Only the lines of the data below from the one with "bash standard.sh SETUP_SLACK_MARGIN=7.7" through the one with "# synth_recipe.tcl (not" are wanted. Repeat them exactly.

(Records provided)

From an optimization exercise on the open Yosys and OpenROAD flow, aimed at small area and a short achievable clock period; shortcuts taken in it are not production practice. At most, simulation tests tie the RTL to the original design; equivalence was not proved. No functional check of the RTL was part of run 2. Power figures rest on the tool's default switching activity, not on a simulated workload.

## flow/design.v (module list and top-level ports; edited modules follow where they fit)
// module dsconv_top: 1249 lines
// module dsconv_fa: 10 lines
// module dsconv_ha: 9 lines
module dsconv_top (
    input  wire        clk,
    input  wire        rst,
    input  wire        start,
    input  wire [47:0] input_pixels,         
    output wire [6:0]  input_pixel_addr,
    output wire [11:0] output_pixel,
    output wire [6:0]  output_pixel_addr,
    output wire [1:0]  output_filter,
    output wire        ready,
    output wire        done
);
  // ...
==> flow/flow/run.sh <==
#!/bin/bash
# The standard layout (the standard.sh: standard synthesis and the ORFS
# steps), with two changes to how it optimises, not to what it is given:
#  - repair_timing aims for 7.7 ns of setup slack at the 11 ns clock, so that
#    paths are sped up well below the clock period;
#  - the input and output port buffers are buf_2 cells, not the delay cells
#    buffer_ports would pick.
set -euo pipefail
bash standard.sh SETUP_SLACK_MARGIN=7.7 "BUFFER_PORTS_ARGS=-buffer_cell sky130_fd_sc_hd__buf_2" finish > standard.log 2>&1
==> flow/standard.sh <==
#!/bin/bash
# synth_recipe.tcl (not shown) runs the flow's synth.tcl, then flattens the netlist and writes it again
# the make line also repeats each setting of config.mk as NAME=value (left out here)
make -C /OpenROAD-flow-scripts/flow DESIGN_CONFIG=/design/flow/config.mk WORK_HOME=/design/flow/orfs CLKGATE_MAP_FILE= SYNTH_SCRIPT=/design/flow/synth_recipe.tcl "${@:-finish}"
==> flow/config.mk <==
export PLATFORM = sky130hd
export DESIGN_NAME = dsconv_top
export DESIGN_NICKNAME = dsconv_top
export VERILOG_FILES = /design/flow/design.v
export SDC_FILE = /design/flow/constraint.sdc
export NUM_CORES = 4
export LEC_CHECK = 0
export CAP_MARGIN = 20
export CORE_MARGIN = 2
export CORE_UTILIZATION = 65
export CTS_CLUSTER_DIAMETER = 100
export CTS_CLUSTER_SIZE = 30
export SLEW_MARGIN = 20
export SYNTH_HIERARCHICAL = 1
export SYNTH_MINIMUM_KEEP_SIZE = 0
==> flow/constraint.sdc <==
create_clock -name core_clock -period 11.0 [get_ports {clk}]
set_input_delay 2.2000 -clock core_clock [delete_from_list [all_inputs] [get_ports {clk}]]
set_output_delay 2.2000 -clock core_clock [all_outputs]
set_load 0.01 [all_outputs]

(End Records provided)

## Output for this exercise
bash standard.sh SETUP_SLACK_MARGIN=7.7 "BUFFER_PORTS_ARGS=-buffer_cell sky130_fd_sc_hd__buf_2" finish > standard.log 2>&1
==> flow/standard.sh <==
#!/bin/bash
# synth_recipe.tcl (not shown) runs the flow's synth.tcl, then flattens the netlist and writes it again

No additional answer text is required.